支えていた女の子のほうが、転びそうになった子を心配して声をかける。
「大丈夫?」
「あ、ありがとう。でも……」
転びそうになった子の視線のほうを見れば、地面に落ちてバラバラに転がったたこ焼きがあった。
「……お好み焼きもだな」
その子が落としたものはたこ焼きだけではなかったらしく、男のほうが落ちたビニール袋の中を確認すれば、中身が酷いことになっていたようだった。
「わ、私っ」
「あちゃー……まぁしょうがない! 落ちたやつを片付けたら買い直しに行こう!」
「そうだな」
二人は転びそうになった子に気にするなと励ましながら、三人は落としたたこ焼きを片付けていた。
その三人を眺めていれば、いつの間にか和奏が俺の持っているビニール袋と三人組を交互に見てることに気付いた。
「ねぇ修司」
「あーなるほど」
そのまま俺は三人の側に行こうとした時、突然服を引っ張られた引き止められた。
「どうした?」
「ごめん。会話の中で私の名前は出さないようにして」
少なくとも三人の内の一人は、和奏のことを知ってる人物ということに気付いたのだろう。
「わかった」
それから和奏は少しだけ俺の背中を壁にするような形にして、三人に声をかけた。
「あの、すみません」
丁度落としたものを拾い終えたところで俺が声をかけると、三人とも俺のほうを見た。
女の子二人は不思議そうにしていて、男は全く表情が変わらずどう思っているのかわからなかった。
「え、あっ! じゃっ、邪魔ですよね! すっ、すみましぇん!」
転びそうになった女の子があたふたして噛みながら謝ってきた。
と同時に、その子の顔と戸惑っている感じに見覚えがあった。
この子、図書委員の子か。
自分を知っている可能性のある人物だと気付いたが、特に天ヶ瀬修司と知られたところで問題ないと思い気にしないことにした。
「すみません。

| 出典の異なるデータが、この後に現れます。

--- src/rtl/fetch_decode_ctrl_if.sv ---
// fetch_decode_ctrl_if: fetch <-> IF/ID controller bundle (ins/current_address from fetch; stall/stall_pm/pc_mux_sel/jmp_loc to fetch)
interface fetch_decode_ctrl_if #(
   parameter int ADDR_W = 16
);
   logic [31:0]       ins;
   logic [ADDR_W-1:0] current_address;
   logic              stall;
   logic              stall_pm;
   logic              pc_mux_sel;
   logic [ADDR_W-1:0] jmp_loc;
   modport master (output ins, current_address, input stall, stall_pm, pc_mux_sel, jmp_loc);
   modport slave  (input ins, current_address, output stall, stall_pm, pc_mux_sel, jmp_loc);
endinterface

--- src/rtl/fetch_decode_ctrl.sv ---
// fetch_decode_ctrl: IF/ID register with load-use stall, J/JAL and EX branch redirect control; ports: clk, reset (sync, active high), fif (fetch bundle, slave), ex_branch_taken/ex_branch_target (EX redirect), id_ins/id_pc/id_valid (ID stage), stall_count (saturating hazard bubble count)
module fetch_decode_ctrl #(
   parameter int LOAD_USE_CYCLES = 1,
   parameter int ADDR_W          = 16
) (
   input  logic                clk,
   input  logic                reset,
   fetch_decode_ctrl_if.slave  fif,
   input  logic                ex_branch_taken,
   input  logic [ADDR_W-1:0]   ex_branch_target,
   output logic [31:0]         id_ins,
   output logic [ADDR_W-1:0]   id_pc,
   output logic                id_valid,
   output logic [15:0]         stall_count
);
   typedef enum logic {RUN, STALL} state_t;
   state_t            state_q, state_d;
   logic [2:0]        cnt_q, cnt_d;
   logic [ADDR_W-1:0] fetch_pc_q;
   logic [ADDR_W-1:0] id_pc_q, id_pc_d;
   logic [31:0]       id_ins_q, id_ins_d;
   logic              id_valid_q, id_valid_d;
   logic [15:0]       stall_count_q, stall_count_d;
   logic              uses_rt, hazard, jump, stall, bubble;
   always_comb begin
      uses_rt       = fif.ins[31:26] inside {6'b000000, 6'b000100, 6'b000101, 6'b101011};
      hazard        = state_q == RUN && id_valid_q && id_ins_q[31:26] == 6'b100011 && id_ins_q[20:16] != 5'd0 &&
                      (fif.ins[25:21] == id_ins_q[20:16] || (uses_rt && fif.ins[20:16] == id_ins_q[20:16]));
      // J (000010) and JAL (000011) share op[31:27]
      jump          = state_q == RUN && id_valid_q && id_ins_q[31:27] == 5'b00001;
      stall         = !ex_branch_taken && (hazard || state_q == STALL);
      bubble        = ex_branch_taken || stall || jump;
      id_ins_d      = bubble ? 32'd0 : fif.ins;
      id_pc_d       = bubble ? id_pc_q : fetch_pc_q;
      id_valid_d    = !bubble;
      stall_count_d = stall_count_q + 16'(stall && stall_count_q != 16'hFFFF);
      cnt_d         = ex_branch_taken ? 3'd0 : state_q == STALL ? cnt_q - 3'd1 : hazard ? 3'(LOAD_USE_CYCLES - 1) : cnt_q;
      // STALL exits on the edge where the remaining count reaches zero
      state_d       = ex_branch_taken ? RUN : state_q == STALL ? (cnt_q <= 3'd1 ? RUN : STALL) :
                      (hazard && LOAD_USE_CYCLES > 1) ? STALL : RUN;
      fif.stall      = stall;
      fif.stall_pm   = stall;
      fif.pc_mux_sel = ex_branch_taken || jump;
      fif.jmp_loc    = ex_branch_taken ? ex_branch_target : jump ? ADDR_W'(id_ins_q[15:0]) : '0;
   end
   always_ff @(posedge clk) begin
      if (reset) begin
         state_q       <= RUN;
         cnt_q         <= 3'd0;
         fetch_pc_q    <= '0;
         id_ins_q      <= 32'd0;
         id_pc_q       <= '0;
         id_valid_q    <= 1'b0;
         stall_count_q <= 16'd0;
      end else begin
         state_q       <= state_d;
         cnt_q         <= cnt_d;
         fetch_pc_q    <= fif.current_address;
         id_ins_q      <= id_ins_d;
         id_pc_q       <= id_pc_d;
         id_valid_q    <= id_valid_d;
         stall_count_q <= stall_count_d;
      end
   end
   assign id_ins      = id_ins_q;
   assign id_pc       = id_pc_q;
   assign id_valid    = id_valid_q;
   assign stall_count = stall_count_q;
endmodule
--- src/flat_wrapper.sv ---
// flat-port wrapper written by rule: the top's interface ports become plain ports
module fetch_decode_ctrl_flat 
#(
   parameter int LOAD_USE_CYCLES = 1,
   parameter int ADDR_W          = 16
)
  (clk, reset, ex_branch_taken, ex_branch_target, id_ins, id_pc, id_valid, stall_count, fif_ins, fif_current_address, fif_stall, fif_stall_pm, fif_pc_mux_sel, fif_jmp_loc);
  fetch_decode_ctrl_if #(.ADDR_W(ADDR_W)) fif_i ();
  input  logic clk;
  input  logic reset;
  input  logic ex_branch_taken;
  input  logic [ADDR_W-1:0] ex_branch_target;
  output logic [31:0] id_ins;
  output logic [ADDR_W-1:0] id_pc;
  output logic id_valid;
  output logic [15:0] stall_count;
  input wire logic [$bits(fif_i.ins)-1:0] fif_ins;
  input wire logic [$bits(fif_i.current_address)-1:0] fif_current_address;
  output wire logic [$bits(fif_i.stall)-1:0] fif_stall;
  output wire logic [$bits(fif_i.stall_pm)-1:0] fif_stall_pm;
  output wire logic [$bits(fif_i.pc_mux_sel)-1:0] fif_pc_mux_sel;
  output wire logic [$bits(fif_i.jmp_loc)-1:0] fif_jmp_loc;
  assign fif_i.ins = fif_ins;
  assign fif_i.current_address = fif_current_address;
  assign fif_stall = fif_i.stall;
  assign fif_stall_pm = fif_i.stall_pm;
  assign fif_pc_mux_sel = fif_i.pc_mux_sel;
  assign fif_jmp_loc = fif_i.jmp_loc;
  fetch_decode_ctrl #(.LOAD_USE_CYCLES(LOAD_USE_CYCLES), .ADDR_W(ADDR_W)) u_core (.clk(clk), .reset(reset), .fif(fif_i), .ex_branch_taken(ex_branch_taken), .ex_branch_target(ex_branch_target), .id_ins(id_ins), .id_pc(id_pc), .id_valid(id_valid), .stall_count(stall_count));
endmodule
--- config.mk ---
export PLATFORM = sky130hd
export DESIGN_NAME = fetch_decode_ctrl_flat
export DESIGN_NICKNAME = d
export VERILOG_FILES = /design/src/rtl/fetch_decode_ctrl_if.sv /design/src/rtl/fetch_decode_ctrl.sv /design/src/flat_wrapper.sv
export SDC_FILE = /design/constraint.sdc
export NUM_CORES = 1
export LEC_CHECK = 0
export BUFFER_PORTS_ARGS = -buffer_cell sky130_fd_sc_hd__clkbuf_2
export CAP_MARGIN = 20
export CORE_ASPECT_RATIO = 0.9
export CORE_UTILIZATION = 35
export DETAILED_ROUTE_END_ITERATION = 8
export GPL_ROUTABILITY_DRIVEN = 0
export HOLD_SLACK_MARGIN = 0.02
export SKIP_CTS_REPAIR_TIMING = 1
export SYNTH_ARGS = -nofsm -noshare
export SYNTH_HDL_FRONTEND = slang
export SYNTH_SLANG_ARGS = --single-unit
--- constraint.sdc ---
create_clock -name clk -period 3.3 [get_ports clk]
set_input_delay 0.66 -clock clk [delete_from_list [all_inputs] [get_ports clk]]
set_output_delay 0.66 -clock clk [all_outputs]
set_load 0.01 [all_outputs]
==> flow_summary.json, run 1 <==
{
  "status": "complete, no violations",
  "timing.fmax_mhz": 340.1,
  "ys_warn_count": 0,
  "critPathMaxStageDelay_ns": 0.57,
  "viasPerCell": 4.457,
  "clk_path_buf_depth": 2,
  "tritoncts": "yes",
  "power_density_nw_per_um2": 452.8,
  "fin_tns_setup_ns": 0,
  "cts.sinks": 85,
  "cts_made_buffers": 9,
  "firstDrtPassIters": 6,
  "synth_largest_type_area_fraction_pct": 51.69,
  "setup_slack_ns": 0.3596,
  "critPathTopFamily": "simple AND/OR/NAND/NOR gates",
  "clkTransAtPathRegs_ns": 0.08,
  "hold_path_class": "flip-flop to flip-flop",
  "nNetsFinal": 544,
  "peakVddDrop_mv": 0.2472,
  "max_cap_viol_count": 0,
  "synth_enable_flop_cells": 0,
  "port-buffer-count": 150,
  "final_global_route_overflow_total": 0,
  "worst_case_register_to_register_setup_slack_ns": 0.53,
  "chipWidth_um": 104.2,
  "first_pass_grt_wire_length_mm": 11.63,
  "cp_num_buf_inv": 2,
  "area_growth_pct": 32.54,
  "timing.hold.worst_path_depth": 2,
  "syn_area_per_cell_sq_um": 10.22,
  "data_arrival_at_the_endpoint_of_the_critical_path_ns": 2.28,
  "seq_area_frac_synth_pct": 51.69,
  "crit_type": "flip-flop to output pin",
  "layout_worst_path_cycle_share_pct": 89.10,
  "power.static_leakage_nw": 2.023,
  "final.setup_skew_ns": 0.01095,
  "report.final.hold_viol_count": 0,
  "remaining_drc_errors": 0,
  "worst-slew-pin-transition_ns": 0.5494,
  "yosys_register_bits": 85,
  "antenna-diode-count": 0,
  "first_iteration_detailed_routing_drc_count": 85,
  "dp_cells": 584,
  "via_count_of_the_first_global_routing_pass": 2437,
  "dp_hpwl_mm": 5.468,
  "chipHeight_um": 94.01,
  "cell_types_occupying_the_most_area_after_synthesis": "dfxtp_1, nand2b_1, and2_1, mux2i_1, a22o_1",
  "reg2reg_depth": 12,
  "crit_path_max_fanout": 6,
  "post_route_cells_drive_above_1_share_pct": 37.18,
  "clk-insertion-delay-late_ns": 0.34,
  "drt-wirelength-per-cell_um": 12.25,
  "worstPathCellList": "or4_1 -> o211ai_2 -> nor3_1 -> a221oi_4 -> buf_4 -> nor2_1 -> clkbuf_2",
  "capture_instance_of_the_worst_register_to_register_path": "u_core.stall_count[10]",
  "setup.worst_path.start_class": "flip-flop",
  "critical_path_end_type": "output pin",
  "synth_area_sq_um": 3292,
  "maxSlewViolCount": 0,
  "synth_area_leader_cell": "dfxtp_1",
  "globalRouteTotalUtil_pct": 15.24,
  "grt_start_max_net_pins": 67,
  "ys_types": 33,
  "vias": 2665,
  "source_of_the_worst_hold_timing_path": "u_core.fetch_pc_q[14]",
  "wl_mm": 7.325,
  "ys.flop_type": "dfxtp_1",
  "maxSlewHeadroom_pct": 63.38,
  "coreArea_sq_um": 9125,
  "pre_cts_ws_ns": 0.2845,
  "syn-num-nets": 393,
  "antenna_violations_before_repair": 0,
  "post-route-min-period_ns": 2.940,
  "io_pins": 151,
  "synthCells": 322,
  "design_power_total_mw": 1.975,
  "floorplan.die_area_sq_um": 9798,
  "async_reset_ff_share_pct": 0,
  "regToRegStartpoint": "u_core.state_q",
  "worst_hold_path.endpoint": "u_core.id_pc[14]",
  "grt_setup_unrepaired": "no",
  "final-setup-viol-count": 0,
  "starting_density_of_the_core_pct": 36.08,
  "fp-row-count": 33,
  "crit_path_top_delay_cell": "or4_1",
  "root_buffer": "clkbuf_8",
  "cts_max_level": 3,
  "detail-route-antenna-nets": 0,
  "finish.cell_count_without_fillers": 598,
  "cp.required_ns": 2.64
}
[worst max path at each step]
stage	start	endpoint	slack [ns]	cells past startpoint
2_1_floorplan	fif_ins[28]	u_core.stall_count[10]	0.67	12
3_3_place_gp	fif_ins[16]	u_core.stall_count[10]	0.35	13
3_5_place_dp	fif_ins[27]	u_core.stall_count[10]	0.28	13
4_1_cts	u_core.id_ins[16]	fif_stall_pm	0.32	7
5_1_grt	u_core.state_q	u_core.stall_count[10]	0.19	12
6_report	u_core.id_ins[16]	fif_stall_pm	0.36	7
[placed cells by master, fill, tap and decap left out, types with 2 or more instances in the layout]
| cell | Yosys | routed |
|---|---|---|
| a21oi_1 | 4 | 4 |
| a22o_1 | 16 | 16 |
| and2_1 | 32 | 32 |
| and3_1 | 2 | 2 |
| buf_4 | 2 | 5 |
| clkbuf_2 | 0 | 150 |
| clkbuf_8 | 0 | 10 |
| clkinv_2 | 0 | 2 |
| dfxtp_1 | 85 | 85 |
| ha_1 | 4 | 4 |
| inv_1 | 2 | 2 |
| mux2i_1 | 17 | 17 |
| nand2_1 | 10 | 10 |
| nand2b_1 | 33 | 33 |
| nand3_1 | 10 | 10 |
| nand4_1 | 2 | 2 |
| nor2_1 | 21 | 21 |
| nor2b_1 | 20 | 20 |
| nor3_1 | 8 | 7 |
| o21ai_0 | 4 | 4 |
| or3_1 | 3 | 3 |
| xnor2_1 | 9 | 9 |
| xor2_1 | 13 | 13 |
[worst min-delay path, cell delays in order (launching register included)]
cell and delay (ns):
dfxtp_1 0.30, nand2b_1 0.06, mux2i_1 0.06
[per-layer routing]
metal	GRT usage (%)	share of wire, %	wire length [um]	vias up
li1	-	-	-	1369
met1	17.62	44	3241	1194
met2	27.22	49	3580	96
met3	4.092	6.0	441	6
met4	5.357	0.83	61	0
met5	0	0	0	-
[where the power goes]
| part | leakage, nW | switching [mW] | total [mW] | internal, mW |
|---|---|---|---|---|
| Clock | 0.0984 | 0.344 | 0.706 | 0.363 |
| Combinational | 1.23 | 0.0899 | 0.191 | 0.101 |
| Sequential | 0.696 | 0.0179 | 1.08 | 1.06 |
| Total | 2.02 | 0.452 | 1.98 | 1.52 |
[flip-flops by register name, summed over array words and instances (netlist names)]
name                cells
u_core.state_q          1
u_core.cnt_q            3
u_core.id_valid         1
u_core.fetch_pc_q      16
u_core.stall_count     16
u_core.id_pc           16
u_core.id_ins          32
[synth_stat cells, types with 3 or more instances]
cell / n
a21oi_1: 4
nand2b_1: 33
dfxtp_1: 85
nor2_1: 21
buf_2: 3
ha_1: 4
a22o_1: 16
and2_1: 32
xnor2_1: 9
nor3_1: 8
mux2i_1: 17
nor2b_1: 20
xor2_1: 13
clkbuf_1: 10
o21ai_0: 4
nand3_1: 10
nand2_1: 10
or3_1: 3
[stage by stage]
| stage | hold slack [ns] | utilization, % | instance area (sq um) |
|---|---|---|---|
| 2_1_floorplan | 0.4376 | - | 3292 |
| 3_3_place_gp | 0.4407 | 45.77 | 4177 |
| 3_5_place_dp | 0.4486 | 45.77 | 4177 |
| 4_1_cts | 0.4548 | 47.81 | 4363 |
| 5_1_grt | 0.4709 | 47.81 | 4363 |
| 6_report | 0.4540 | 47.81 | 4363 |
[layout make-up]
cell class	count	area, sq um
inverter	2	7.507
sequential	85	1702
clock inverter	4	48.80
timing repair buffer	156	808.3
clock buffer	10	137.6
fill	877	4762
multi-input combinational	219	1506
tap	122	152.6
[logic make-up (layout without fill, tap and decap cells)]
kind of cell / after synthesis / after routing / share of synthesized area [%]
buffers and inverters: 18 / 172 / 2.889
and+or+nand+nor: 149 / 149 / 26.00
adders and majority gates: 4 / 4 / 1.520
muxes: 17 / 17 / 5.169
DFF: 85 / 85 / 51.69
AOI/OAI and AO/OA: 27 / 27 / 6.880
xor gates and xnor gates: 22 / 22 / 5.853
Power figures use the tool's default switching activity.
==> run 2: changes to the inputs <==
--- a/config.mk
+++ b/config.mk
@@ -5,11 +5,11 @@
 export SDC_FILE = /design/constraint.sdc
 export NUM_CORES = 1
 export LEC_CHECK = 0
-export BUFFER_PORTS_ARGS = -buffer_cell sky130_fd_sc_hd__clkbuf_2
 export CAP_MARGIN = 20
 export CORE_ASPECT_RATIO = 0.9
 export CORE_UTILIZATION = 35
 export DETAILED_ROUTE_END_ITERATION = 8
+export DONT_BUFFER_PORTS = 1
 export GPL_ROUTABILITY_DRIVEN = 0
 export HOLD_SLACK_MARGIN = 0.02
 export SKIP_CTS_REPAIR_TIMING = 1
==> constraint.sdc (replaced) <==
create_clock -name clk -period 3.4 [get_ports clk]
set_input_delay 0.68 -clock clk [delete_from_list [all_inputs] [get_ports clk]]
set_output_delay 0.68 -clock clk [all_outputs]
set_load 0.01 [all_outputs]
==> run 2 against run 1 <==
  * Clock skew up 0.00059 ns
  * Register-to-register slack better by 0.06 ns
  * Worst setup slack better by 0.068 ns
  * Wire length shrank 6.2%
  * Via count shrank 18%
  * Sequential share of layout area up 8.3 points
  * Combinational power fell by 54%
  * Hold slack worse by 0.051 ns
  * Critical path type unchanged
  * Critical endpoint is now fif_stall
  * Largest power group unchanged
==> flow_summary.json, run 2 (synthesis gave the netlist of run 1 again) <==
{
  "power.static_leakage_nw": 1.347,
  "maxSlewHeadroom_pct": 67.53,
  "crit_path_max_fanout": 6,
  "data_arrival_at_the_endpoint_of_the_critical_path_ns": 2.29,
  "maxSlewViolCount": 0,
  "source_of_the_worst_hold_timing_path": "ex_branch_taken",
  "floorplan.die_area_sq_um": 9798,
  "nNetsFinal": 392,
  "vias": 2197,
  "timing.fmax_mhz": 336.4,
  "reg2reg_depth": 12,
  "worst_case_register_to_register_setup_slack_ns": 0.59,
  "critPathMaxStageDelay_ns": 0.59,
  "chipWidth_um": 104.2,
  "first_pass_grt_wire_length_mm": 10.65,
  "max_cap_viol_count": 0,
  "hold_path_class": "input port to flip-flop",
  "worstPathCellList": "or4_1 -> o211ai_2 -> nor3_1 -> a221oi_4 -> buf_4 -> nor2_1",
  "post-route-min-period_ns": 2.973,
  "area_growth_pct": 9.274,
  "crit_type": "flip-flop to output pin",
  "capture_instance_of_the_worst_register_to_register_path": "u_core.stall_count[12]",
  "postLayoutCellArea_sq_um": 3597,
  "clk_path_buf_depth": 2,
  "cts_made_buffers": 9,
  "fp-row-count": 33,
  "root_buffer": "clkbuf_8",
  "report.final.hold_viol_count": 0,
  "clkTransAtPathRegs_ns": 0.09,
  "tritoncts": "yes",
  "drt-wirelength-per-cell_um": 15.38,
  "remaining_drc_errors": 0,
  "globalRouteTotalUtil_pct": 14.02,
  "timing.hold.worst_path_depth": 1,
  "viasPerCell": 4.915,
  "clk-insertion-delay-late_ns": 0.35,
  "final.setup_skew_ns": 0.01154,
  "peakVddDrop_mv": 0.2294,
  "regToRegStartpoint": "u_core.id_ins[16]",
  "cp.required_ns": 2.72,
  "most_common_cell_after_layout_fill_and_taps_aside": "dfxtp_1",
  "wl_mm": 6.873,
  "antenna_violations_before_repair": 0,
  "setup.worst_path.start_class": "flip-flop",
  "power_density_nw_per_um2": 517.6,
  "largest_register_ffs": 32,
  "worst_hold_path.endpoint": "u_core.cnt_q[1]",
  "crit_path_top_delay_cell": "or4_1",
  "final-setup-viol-count": 0,
  "via_count_of_the_first_global_routing_pass": 2054,
  "layout.cells.most_common_list": "dfxtp_1, nand2b_1, and2_1",
  "cts_max_level": 3,
  "layout.filler_cells": 903,
  "grt_setup_unrepaired": "no",
  "layout_worst_path_cycle_share_pct": 87.43,
  "port-buffer-count": 0,
  "post_route_cells_drive_above_1_share_pct": 8.000,
  "io_pins": 151,
  "starting_density_of_the_core_pct": 36.08,
  "critical_path_end_type": "output pin",
  "chipHeight_um": 94.01,
  "detailed_place.area_sq_um": 3398,
  "detail-route-antenna-nets": 0,
  "fin_tns_setup_ns": 0,
  "worst-slew-pin-transition_ns": 0.4834,
  "grt_start_max_net_pins": 68,
  "dp_hpwl_mm": 4.810,
  "status": "complete, no violations",
  "coreArea_sq_um": 9125,
  "firstDrtPassIters": 4,
  "cp_num_buf_inv": 1,
  "final_global_route_overflow_total": 0,
  "cts.sinks": 85,
  "critPathTopFamily": "simple AND/OR/NAND/NOR gates",
  "antenna-diode-count": 0,
  "first_iteration_detailed_routing_drc_count": 89
}
## run 2: stage by stage
| stage | utilization (%) | setup WS (ns) | power [mW] | hold WS (ns) | instances |
|---|---|---|---|---|---|
| final | 39.42 | 0.4273 | 1.862 | 0.4034 | 447 |
| after global routing | 39.42 | 0.3028 | 1.943 | 0.3641 | 447 |
| after CTS | 39.42 | 0.4006 | 1.901 | 0.3728 | 447 |
| after detailed placement | 37.24 | 0.5219 | 1.174 | 0.4473 | 432 |
| after global placement | 37.24 | 0.5500 | 1.170 | 0.4392 | 432 |
| after floorplan | - | 0.7501 | 1.168 | 0.4376 | 322 |
## run 2: layout make-up
| class | count | area, sq um | area share (%) |
|---|---|---|---|
| flip-flops and latches | 85 | 1702 | 47.30 |
| clock buffers | 10 | 137.6 | 3.826 |
| multi-input cells | 219 | 1506 | 41.88 |
| repair buffers | 4 | 30.03 | 0.8348 |
| well taps | 122 | 152.6 | 4.243 |
| inverters | 2 | 7.507 | 0.2087 |
| clock inverters | 5 | 61.31 | 1.704 |
## run 2: worst max-delay path by stage
stage               depth (start not counted)         startpoint                endpoint
floorplan                                  12        fif_ins[28]  u_core.stall_count[10]
global placement                           12        fif_ins[16]  u_core.stall_count[10]
detailed placement                         12        fif_ins[16]  u_core.stall_count[10]
CTS                                         6  u_core.id_ins[16]               fif_stall
global route                                6     u_core.state_q               fif_stall
finish                                      6  u_core.id_ins[16]               fif_stall
## run 2: routing by layer
layer  GRT usage, %  share of wire, %  vias to the layer above
li1               -                 -                     1065
met1          15.55                43                     1017
met4          5.119               1.7                        0
met2          24.06                48                      104
met5              0                 0                        -
met3          5.964               7.7                       11
## run 2: report_power, final
part	internal, mW	total, mW	switching, mW
logic	0.0485	0.0872	0.0387
clock network	0.357	0.713	0.357
registers	1.03	1.06	0.0323
total	1.43	1.86	0.428
==> run 3: changes to the inputs <==
--- a/config.mk
+++ b/config.mk
@@ -12,6 +12,7 @@
 export DONT_BUFFER_PORTS = 1
 export GPL_ROUTABILITY_DRIVEN = 0
 export HOLD_SLACK_MARGIN = 0.02
+export RECOVER_POWER = 100
 export SKIP_CTS_REPAIR_TIMING = 1
 export SYNTH_ARGS = -nofsm -noshare
 export SYNTH_HDL_FRONTEND = slang
==> run 3 against run 2 <==
  * Core utilization decreased by 0.38 points
  * Wire length about the same
  * Clock power is essentially flat
  * Global-route usage is the same
  * Sequential power about the same
  * Worst setup slack got worse by 0.043 ns
  * Combinational power decreased by 2.9%
  * Hold slack improved by 0.00090 ns
  * Critical path type unchanged
  * Critical endpoint unchanged
  * Largest power group unchanged
  * Highest routed layer unchanged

この子人見知りで、それで何か?」
図書委員の子が慌てている中、一緒にいた女の子のほうが聞いてきた。
少し申し訳ないと思うが、図書委員の子と比べると、堂々としておりハキハキした声は聞き取りやすかった。
「あ、落としたものがお好み焼きとたこ焼きだったようなので、よかったらこれを」
俺はビニール袋からたこ焼きとお好み焼きのパックを一つずつ取り出して、ハキハキした女の子に渡した。
「えっ、もらっていいんですか?」
「なんかサービスしてもらったものなんで、お金とかも気にせずもらってください。連れもこんなに食べれないと言っているので」
そう言って軽く和奏を見れば、頷いて同意してくれた。
「……あれ?」
女の子がそう言ったと同時に、和奏はすぐさま俺の背中に隠れた。
「連れが何か?」
「あっ、いえ! なんでもないです! それじゃあ、ありがたく頂きます!」
「あっ、ああありがとうございましゅ!」
「……ありがとうございます」
女の子がお礼を言うと、男と図書委員の子もお礼を言ってくれた。
「気にしないでください。それじゃ」
そう言って、俺達は三人の横を通り過ぎて歩いて行く。
「えっ……これ、うそ。あっ、あの!」
女の子は何か呟いた後、振り返って少し歩き進んでいた俺達を引き止めた。
俺達も振り返ると、女の子は何故か焦ったような表情をしていた。
「あの、えっと……いえ、本当にありがとうございます!」
何かを言い淀んだ後、何もなかったように今一度お礼を言ってくれる。
それに俺達は頭を下げるだけで、それ以上何も言わずその場を離れた。